Natuurlijk, er zijn de algemenere bloemlezingen die ze soms nog een beetje in leven houden, zoals de uitzonderlijk succesvolle, zij het nogal eigengereide van Komrij, het Groot verzenboek van Jozef Deleu, de Spiegel van Warren, de De 100 beste gedichten van deze eeuw, samengesteld door Rob Schouten en Rogi Wieg (die overigens geen verzen meer opnamen van onder meer Boutens, A. Roland Holst en Marsman, ‘omdat hun belang voornamelijk historisch is geworden’!). En zo is er nog het een en ander. Maar waar leest men een bloemlezing anders voor dan om ineens getroffen te worden door een of enkele verzen van een dichter en vervolgens gretig naar diens werk te grijpen? En bij ons is dat in maar al te veel gevallen een greep in de leegte.
| |
| |
Onplezieriger is het misschien nog, dat in wàt er aan literairhistorische overzichten op dit ogenblik verkrijgbaar is, een hele reeks nog altijd boeiende goede dichters uit ons betrekkelijk recente verleden is verdonkeremaand en dat ook de lezer dáárvan dus geen idee krijgt van wat hij mist. Dit is de voornaamste reden waarom ik mijn opgravingen heb ondernomen. Poëzie, goede poëzie, fascineert, ze inspireert tot bewondering, tot herkenning, tot verbazing, tot liefde. Het klinkt misschien wat laf, maar het is niettemin waar: een goed vers laat de daarvoor gevoelige lezer onvermoede dimensies in zichzelf en soms zelfs bóven zichzelf ontdekken; het geeft hem of haar een schok; een schok van vreugde, van ontsteltenis, van zelfverheldering, het opent in verhevenheid, in complexiteit, in ironie of sarcasme, in een lach, ongedachte perspectieven en het haakt zich in je vast, het wordt een deel van je leven.

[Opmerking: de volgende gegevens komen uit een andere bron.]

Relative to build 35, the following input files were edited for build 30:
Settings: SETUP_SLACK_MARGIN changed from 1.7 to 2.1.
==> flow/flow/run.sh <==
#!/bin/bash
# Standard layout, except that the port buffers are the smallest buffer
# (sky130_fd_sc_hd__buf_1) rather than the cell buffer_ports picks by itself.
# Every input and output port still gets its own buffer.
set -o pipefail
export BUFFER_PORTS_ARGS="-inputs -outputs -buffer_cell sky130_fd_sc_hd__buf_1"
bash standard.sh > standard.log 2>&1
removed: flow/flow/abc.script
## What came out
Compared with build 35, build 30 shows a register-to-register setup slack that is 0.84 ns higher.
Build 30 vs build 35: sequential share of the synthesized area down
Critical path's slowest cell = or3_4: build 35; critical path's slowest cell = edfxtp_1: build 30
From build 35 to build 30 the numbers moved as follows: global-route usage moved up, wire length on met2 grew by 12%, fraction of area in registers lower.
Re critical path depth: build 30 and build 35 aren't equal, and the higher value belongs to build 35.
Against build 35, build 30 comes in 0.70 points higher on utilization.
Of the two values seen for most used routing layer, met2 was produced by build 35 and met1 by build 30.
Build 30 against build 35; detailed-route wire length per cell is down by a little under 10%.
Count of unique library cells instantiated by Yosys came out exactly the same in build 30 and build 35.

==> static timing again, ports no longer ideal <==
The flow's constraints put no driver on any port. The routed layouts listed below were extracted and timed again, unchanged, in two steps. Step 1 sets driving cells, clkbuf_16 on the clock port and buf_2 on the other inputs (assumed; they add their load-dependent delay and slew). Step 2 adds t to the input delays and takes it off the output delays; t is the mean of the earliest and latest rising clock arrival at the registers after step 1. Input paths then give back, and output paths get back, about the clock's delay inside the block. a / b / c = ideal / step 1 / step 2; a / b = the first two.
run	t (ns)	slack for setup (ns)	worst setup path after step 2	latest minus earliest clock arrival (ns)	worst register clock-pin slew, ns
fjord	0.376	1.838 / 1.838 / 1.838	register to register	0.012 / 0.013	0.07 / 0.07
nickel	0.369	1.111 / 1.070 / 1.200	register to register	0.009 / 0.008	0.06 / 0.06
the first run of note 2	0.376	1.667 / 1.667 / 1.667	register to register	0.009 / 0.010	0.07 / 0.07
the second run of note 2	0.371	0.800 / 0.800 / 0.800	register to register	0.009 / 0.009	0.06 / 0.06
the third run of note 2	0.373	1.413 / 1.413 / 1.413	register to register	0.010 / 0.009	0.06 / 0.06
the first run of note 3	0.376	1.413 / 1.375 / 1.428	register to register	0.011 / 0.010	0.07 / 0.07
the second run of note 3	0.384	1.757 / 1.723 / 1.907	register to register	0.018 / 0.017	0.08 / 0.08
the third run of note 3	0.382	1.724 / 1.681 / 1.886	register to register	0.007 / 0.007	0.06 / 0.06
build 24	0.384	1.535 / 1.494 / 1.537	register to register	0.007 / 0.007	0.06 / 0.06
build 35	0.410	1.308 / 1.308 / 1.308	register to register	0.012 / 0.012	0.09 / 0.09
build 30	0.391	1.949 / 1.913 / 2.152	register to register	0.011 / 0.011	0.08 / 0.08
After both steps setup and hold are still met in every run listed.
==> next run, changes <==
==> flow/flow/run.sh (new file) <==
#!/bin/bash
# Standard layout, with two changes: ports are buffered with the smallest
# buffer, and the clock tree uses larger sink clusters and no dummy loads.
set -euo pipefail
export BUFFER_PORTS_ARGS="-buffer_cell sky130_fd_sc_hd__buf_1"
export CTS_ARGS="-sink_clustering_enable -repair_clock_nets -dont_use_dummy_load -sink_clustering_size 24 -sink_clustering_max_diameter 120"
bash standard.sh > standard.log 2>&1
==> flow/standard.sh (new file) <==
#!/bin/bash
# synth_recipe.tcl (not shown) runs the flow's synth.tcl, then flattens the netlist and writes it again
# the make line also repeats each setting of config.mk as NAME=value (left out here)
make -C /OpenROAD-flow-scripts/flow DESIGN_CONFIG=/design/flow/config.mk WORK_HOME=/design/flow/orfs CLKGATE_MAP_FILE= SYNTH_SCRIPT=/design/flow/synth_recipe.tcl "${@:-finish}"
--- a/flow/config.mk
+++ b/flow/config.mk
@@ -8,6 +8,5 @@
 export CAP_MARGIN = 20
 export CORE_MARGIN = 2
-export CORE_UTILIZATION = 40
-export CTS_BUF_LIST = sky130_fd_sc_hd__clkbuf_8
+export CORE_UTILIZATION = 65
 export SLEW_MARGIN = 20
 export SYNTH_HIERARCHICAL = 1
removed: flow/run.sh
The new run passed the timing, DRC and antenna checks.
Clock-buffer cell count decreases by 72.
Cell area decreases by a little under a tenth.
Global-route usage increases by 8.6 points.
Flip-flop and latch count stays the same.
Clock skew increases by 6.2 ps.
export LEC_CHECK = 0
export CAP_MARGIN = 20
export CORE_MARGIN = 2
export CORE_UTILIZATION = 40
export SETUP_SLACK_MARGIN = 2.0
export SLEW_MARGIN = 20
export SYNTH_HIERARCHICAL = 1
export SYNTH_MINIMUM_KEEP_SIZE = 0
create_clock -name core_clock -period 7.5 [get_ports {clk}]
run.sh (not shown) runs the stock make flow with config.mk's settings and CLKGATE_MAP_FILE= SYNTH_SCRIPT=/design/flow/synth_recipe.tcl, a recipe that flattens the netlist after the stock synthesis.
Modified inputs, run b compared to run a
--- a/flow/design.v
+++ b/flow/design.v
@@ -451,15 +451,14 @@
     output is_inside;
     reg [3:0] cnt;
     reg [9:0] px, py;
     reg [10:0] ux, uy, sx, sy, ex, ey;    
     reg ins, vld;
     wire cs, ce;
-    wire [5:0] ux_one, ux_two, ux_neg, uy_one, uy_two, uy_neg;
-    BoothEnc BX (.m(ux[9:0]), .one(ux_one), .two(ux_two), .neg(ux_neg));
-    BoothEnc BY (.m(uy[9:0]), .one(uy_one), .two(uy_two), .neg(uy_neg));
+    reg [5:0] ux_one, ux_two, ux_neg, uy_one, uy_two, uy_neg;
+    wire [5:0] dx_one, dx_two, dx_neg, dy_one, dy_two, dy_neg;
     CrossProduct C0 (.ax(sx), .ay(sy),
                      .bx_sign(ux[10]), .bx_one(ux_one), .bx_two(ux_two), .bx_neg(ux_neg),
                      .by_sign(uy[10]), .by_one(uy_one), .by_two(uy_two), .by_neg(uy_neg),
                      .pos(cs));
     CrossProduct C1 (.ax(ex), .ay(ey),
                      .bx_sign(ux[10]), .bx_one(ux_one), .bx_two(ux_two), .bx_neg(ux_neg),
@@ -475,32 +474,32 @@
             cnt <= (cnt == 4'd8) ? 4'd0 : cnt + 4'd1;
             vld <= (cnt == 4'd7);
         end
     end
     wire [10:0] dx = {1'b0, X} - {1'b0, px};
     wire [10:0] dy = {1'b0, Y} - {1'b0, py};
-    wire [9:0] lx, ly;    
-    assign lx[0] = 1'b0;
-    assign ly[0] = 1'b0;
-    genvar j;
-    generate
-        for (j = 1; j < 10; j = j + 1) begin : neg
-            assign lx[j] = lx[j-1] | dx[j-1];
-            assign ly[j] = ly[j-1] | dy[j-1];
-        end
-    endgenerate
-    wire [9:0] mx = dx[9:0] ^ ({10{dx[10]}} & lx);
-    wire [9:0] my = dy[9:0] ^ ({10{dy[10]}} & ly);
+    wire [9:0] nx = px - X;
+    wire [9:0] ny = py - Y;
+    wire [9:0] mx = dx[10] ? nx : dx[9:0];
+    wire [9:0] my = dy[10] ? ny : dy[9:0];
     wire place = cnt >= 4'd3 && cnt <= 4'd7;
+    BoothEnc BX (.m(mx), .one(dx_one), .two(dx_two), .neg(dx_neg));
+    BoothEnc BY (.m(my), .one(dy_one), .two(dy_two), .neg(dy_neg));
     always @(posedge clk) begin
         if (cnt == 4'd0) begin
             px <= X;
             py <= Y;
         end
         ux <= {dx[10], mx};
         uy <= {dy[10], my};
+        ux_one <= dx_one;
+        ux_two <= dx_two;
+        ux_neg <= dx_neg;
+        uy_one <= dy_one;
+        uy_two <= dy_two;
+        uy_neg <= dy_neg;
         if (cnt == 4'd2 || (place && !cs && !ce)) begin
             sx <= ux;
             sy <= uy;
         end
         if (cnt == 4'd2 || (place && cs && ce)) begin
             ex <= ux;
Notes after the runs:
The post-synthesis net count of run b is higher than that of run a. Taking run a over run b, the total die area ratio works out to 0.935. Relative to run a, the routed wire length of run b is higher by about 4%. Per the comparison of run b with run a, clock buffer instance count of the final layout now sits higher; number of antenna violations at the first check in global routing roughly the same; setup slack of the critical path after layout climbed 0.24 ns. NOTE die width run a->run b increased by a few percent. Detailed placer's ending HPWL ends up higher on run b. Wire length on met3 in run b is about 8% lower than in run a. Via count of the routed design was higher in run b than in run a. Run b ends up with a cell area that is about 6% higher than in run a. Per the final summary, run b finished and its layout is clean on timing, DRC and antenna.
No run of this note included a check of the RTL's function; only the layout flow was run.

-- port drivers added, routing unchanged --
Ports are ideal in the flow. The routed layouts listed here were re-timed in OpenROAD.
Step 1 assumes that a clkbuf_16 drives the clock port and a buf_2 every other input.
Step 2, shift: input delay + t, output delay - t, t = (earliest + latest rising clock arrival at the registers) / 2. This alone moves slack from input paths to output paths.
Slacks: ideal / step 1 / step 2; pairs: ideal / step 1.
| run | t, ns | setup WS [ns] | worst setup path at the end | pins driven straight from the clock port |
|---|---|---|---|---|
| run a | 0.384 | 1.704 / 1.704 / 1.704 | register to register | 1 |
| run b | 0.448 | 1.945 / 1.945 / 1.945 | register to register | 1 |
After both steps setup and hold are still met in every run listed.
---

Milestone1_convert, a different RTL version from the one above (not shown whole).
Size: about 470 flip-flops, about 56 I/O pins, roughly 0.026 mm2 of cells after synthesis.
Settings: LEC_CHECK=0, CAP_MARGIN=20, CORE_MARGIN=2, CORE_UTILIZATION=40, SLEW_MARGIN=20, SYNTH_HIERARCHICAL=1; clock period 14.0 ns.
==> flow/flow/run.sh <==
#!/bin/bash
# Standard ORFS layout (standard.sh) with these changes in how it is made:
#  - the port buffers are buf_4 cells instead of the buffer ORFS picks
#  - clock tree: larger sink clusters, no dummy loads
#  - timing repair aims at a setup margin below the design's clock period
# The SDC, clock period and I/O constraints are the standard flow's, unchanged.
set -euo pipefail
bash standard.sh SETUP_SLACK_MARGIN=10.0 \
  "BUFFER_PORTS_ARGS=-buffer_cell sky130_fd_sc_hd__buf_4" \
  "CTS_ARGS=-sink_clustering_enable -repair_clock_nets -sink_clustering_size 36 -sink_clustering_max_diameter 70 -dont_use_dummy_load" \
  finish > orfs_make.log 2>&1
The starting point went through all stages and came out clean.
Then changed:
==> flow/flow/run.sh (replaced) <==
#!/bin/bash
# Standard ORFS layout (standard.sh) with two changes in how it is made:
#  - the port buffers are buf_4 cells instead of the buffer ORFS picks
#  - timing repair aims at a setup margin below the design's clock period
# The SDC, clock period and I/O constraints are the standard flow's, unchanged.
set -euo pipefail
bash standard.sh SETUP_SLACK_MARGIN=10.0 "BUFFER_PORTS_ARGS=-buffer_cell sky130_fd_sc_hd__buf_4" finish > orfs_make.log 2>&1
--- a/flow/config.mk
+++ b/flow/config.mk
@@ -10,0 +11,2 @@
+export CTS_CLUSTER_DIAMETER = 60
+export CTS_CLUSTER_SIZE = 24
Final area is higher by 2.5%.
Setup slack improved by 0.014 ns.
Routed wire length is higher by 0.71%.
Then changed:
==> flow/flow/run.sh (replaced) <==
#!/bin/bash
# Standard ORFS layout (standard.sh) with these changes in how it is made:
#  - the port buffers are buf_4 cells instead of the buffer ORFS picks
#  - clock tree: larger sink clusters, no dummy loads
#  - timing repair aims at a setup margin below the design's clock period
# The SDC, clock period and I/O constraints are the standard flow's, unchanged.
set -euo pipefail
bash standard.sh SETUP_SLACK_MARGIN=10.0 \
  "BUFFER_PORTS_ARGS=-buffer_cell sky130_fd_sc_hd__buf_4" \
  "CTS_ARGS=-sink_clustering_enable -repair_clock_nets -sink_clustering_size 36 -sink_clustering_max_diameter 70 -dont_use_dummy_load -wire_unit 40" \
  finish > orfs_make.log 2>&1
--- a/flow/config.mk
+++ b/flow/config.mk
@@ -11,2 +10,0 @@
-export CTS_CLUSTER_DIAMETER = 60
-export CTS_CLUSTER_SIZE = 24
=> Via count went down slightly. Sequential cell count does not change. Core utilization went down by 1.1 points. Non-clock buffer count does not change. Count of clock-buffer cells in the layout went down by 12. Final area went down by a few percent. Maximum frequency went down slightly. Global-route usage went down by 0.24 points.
Source: an optimization exercise on an open RTL-to-GDS flow (aim: small area and a short achievable clock period). Production flows keep margins and buffers that such runs may drop. In this exercise RTL edits were held to simulation tests only and were not proved equivalent to the original.

## flow/design.v (module list and top-level ports; edited modules follow where they fit)
// module mult: 7 lines
// module adder: 11 lines
// module adder22: 7 lines
// module mac1: 32 lines
// module acc_ctrl: 28 lines
// module acc: 26 lines
// module dist_mem_gen_0: 522 lines
// module addrConv: 12 lines
// module dataConv: 12 lines
// module saturationLogic: 17 lines
// module sigmoid: 15 lines
// module act10: 1044 lines
// module mac_acc_sigmoid: 3338 lines
// module fa3: 4 lines
// module ha2: 4 lines
module mac_acc_sigmoid(
  input clk2,
  input rst2,
  input [127:0] pixelsIn,
  input [127:0] weightsIn,
  input [7:0] b,
  output [7:0] dout);
  // ...
==> flow/run.sh <==
#!/bin/bash
# synth_recipe.tcl (not shown) runs the flow's synth.tcl, then flattens the netlist and writes it again
# the make line also repeats each setting of config.mk as NAME=value (left out here)
make -C /OpenROAD-flow-scripts/flow DESIGN_CONFIG=/design/flow/config.mk WORK_HOME=/design/flow/orfs CLKGATE_MAP_FILE= SYNTH_SCRIPT=/design/flow/synth_recipe.tcl finish
==> flow/config.mk <==
export PLATFORM = sky130hd
export DESIGN_NAME = mac_acc_sigmoid
export DESIGN_NICKNAME = mac_acc_sigmoid
export VERILOG_FILES = /design/flow/design.v
export SDC_FILE = /design/flow/constraint.sdc
export NUM_CORES = 4
export LEC_CHECK = 0
export ABC_CLOCK_PERIOD_IN_PS = 7000
export CAP_MARGIN = 20
export CORE_MARGIN = 2
export CORE_UTILIZATION = 40
export SETUP_SLACK_MARGIN = 5
export SLEW_MARGIN = 20
export SYNTH_HIERARCHICAL = 1
==> flow/constraint.sdc <==
create_clock -name core_clock -period 11.5 [get_ports {clk2}]
set_input_delay 2.3000 -clock core_clock [delete_from_list [all_inputs] [get_ports {clk2}]]
set_output_delay 2.3000 -clock core_clock [all_outputs]
set_load 0.01 [all_outputs]
==> summary.txt, run 1 <==
Status
  – Outcome: timing/DRC/antenna clean

Yosys
  – YS warnings: 8
  – Synthesized area: 32300 um^2

Finish
  – Clock-cell share: 0.977%
  – Seq Cell Count: 77
  – Sequential share of cell area: 3.96%
  – Final non-clock buffer share: 10.2%
  – Multi-input logic cell count: 2625
  – Most flop-heavy register: dreg
  – Finished Layout Cells: 4235
  – Number of diodes: 2
  – CLK BUF: 11

Min path
  – Worst hold endpoint: acc0_20
  – Hold path cells: 1

Global route
  – GRT overflow: 0
  – Largest net degree at the start of global routing: 75
  – Overall Global Routing Usage: 33.6%
  – Met2 Usage GRT: 52.7%
  – First-pass GRT wire length: 195000 um
  – M1 GR Usage: 44.6%

Place
  – Dpl cells: 4126

Critical path
  – Max incr delay on CP: 0.51 ns
  – Startpoint Class: flop
  – Worst R2R Path Depth: 14

Floorplanning
  – Die Wd: 288 um
  – Starting Density: 40.3%
  – Full die area: 83100 um^2

Routing
  – Drt initial violations: 2894
  – Via count: 25100
  – Vias per inst: 5.93
  – WL met1: 49800 um
  – Metal2 WL: 63400 um
  – Initial DRT Pass Iterations: 5

CTS
  – Clk Tree Root Cell: clkbuf_16
  – Clock sink total: 77
  – # Post-CTS Setup Buffers: 67

STA
  – Final Max Tran Viols: 0
  – Final min period: 7.24 ns
  – RSZ-0062 raised after global routing: true
From an optimization exercise on the open Yosys and OpenROAD flow, aimed at small area and a short achievable clock period; shortcuts taken in it are not production practice. The RTL was checked by simulation tests, not by an equivalence proof against the original design.

## flow/design.v (module list and top-level ports; edited modules follow where they fit)
// module vd_step1: 16 lines
// module vd_step2: 19 lines
// module vd_step3: 22 lines
// module vd_step4: 27 lines
// module vd_step5: 30 lines
// module vd_step6: 35 lines
// module vd_step7: 40 lines
// module vd_step8: 47 lines
// module vd_step9: 50 lines
// module vd_step10: 55 lines
// module vd_step11: 60 lines
// module vd_step12: 67 lines
// module vd_step13: 72 lines
// module vd_step14: 79 lines
// module vd_step15: 86 lines
// module vd_step16: 95 lines
// module vd_step17: 98 lines
// module vd_step18: 103 lines
// module vd_step19: 108 lines
// module vd_s1: 29 lines
// module vd_s2: 42 lines
// module vd_s3: 34 lines
// module signed_vector_division: 37 lines
module signed_vector_division(in_vector_1, in_vector_2, clk, out_vector);
  // ...
==> flow/run.sh <==
#!/bin/bash
# synth_recipe.tcl (not shown) runs the flow's synth.tcl, then flattens the netlist and writes it again
# the make line also repeats each setting of config.mk as NAME=value (left out here)
make -C /OpenROAD-flow-scripts/flow DESIGN_CONFIG=/design/flow/config.mk WORK_HOME=/design/flow/orfs CLKGATE_MAP_FILE= SYNTH_SCRIPT=/design/flow/synth_recipe.tcl finish
==> flow/config.mk <==
export PLATFORM = sky130hd
export DESIGN_NAME = signed_vector_division
export DESIGN_NICKNAME = signed_vector_division
export VERILOG_FILES = /design/flow/design.v
export SDC_FILE = /design/flow/constraint.sdc
export NUM_CORES = 4
export LEC_CHECK = 0
export CAP_MARGIN = 20
export CORE_MARGIN = 2
export CORE_UTILIZATION = 40
export SLEW_MARGIN = 20
==> flow/constraint.sdc <==
create_clock -name core_clock -period 80.0 [get_ports {clk}]
set_input_delay 16.0000 -clock core_clock [delete_from_list [all_inputs] [get_ports {clk}]]
set_output_delay 16.0000 -clock core_clock [all_outputs]
set_load 0.01 [all_outputs]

Waarschijnlijk is het een gevecht tegen de bierkaai. Waar de belangstelling voor poëzie op zichzelf al zó gering is, haalt het vemoedelijk weinig uit nog een aantal van die, naar ik geloof ten-onrechte-vergetenen te willen opdelven en ervoor te pleiten een plaatsje voor ze in te ruimen in een toekomstige literatuurgeschiedenis. Dank zij de gastvrijheid van de redactie van Ons erfdeel ben ik in de afgelopen jaren in de gelegenheid gesteld het op te nemen voor Henriette Roland Holst, voor Jan Engelman, Werumeus Buning, Jan van Nijlen en Abert Verwey, en ik mag daar nog wel twee vroeger geschreven stukken, over Boutens en over Richard Minne, aan toevoegen. Het zijn allen dichters die eenmaal door hun collega's en door de critici hoog werden aangeslagen, en naar mijn smaak terecht, en die nu vrijwel, of geheel en al, in het limbo zijn verdwenen. Zowel in de Spiegel van Van Vriesland en Warren als in Komrij's ‘1000 en enige gedichten’ uit de Nederlandse poëzie van de 19e en de 20e eeuw, zijn ongeveer honderdveertig dichters uit de periode 1880 tot 1950 opgenomen. Ik zal de laatste zijn om te beweren dat die allen via de literatuurgeschiedenis en door de uitgave van bloemlezingen uit hun poëzie, laat staan van hun volledige werken, aan de vergetelheid moeten worden ontrukt. Maar ik hoop wel dat ik nog gelegenheid zal hebben om een paar van hen weer voor even te laten herleven. Jan Prins bijvoorbeeld, die door Komrij zelfs geheel en al wordt doodgezwegen, Anthonie Donker, Victor E. van Vriesland en Gaston Burssens. Zelfs al is het dan ‘Niet voor 't heelal en de eeuwigheid, maar slechts voor 't heden’, om met Richard Minne te spreken. Als een stuk of wat lezers van Ons erfdeel vervolgens in een antiquariaat op zoek gaan naar hun bundels en daaraan hun plezier beleven, zal ik tevreden zijn. Om mijn citaat van deze, na bijna twintig jaar uitverkocht geraakte en
voorshands niet herdrukte dichter te completeren: die gedachte ‘maakt me een blijden dag te meer. En dat is veel.’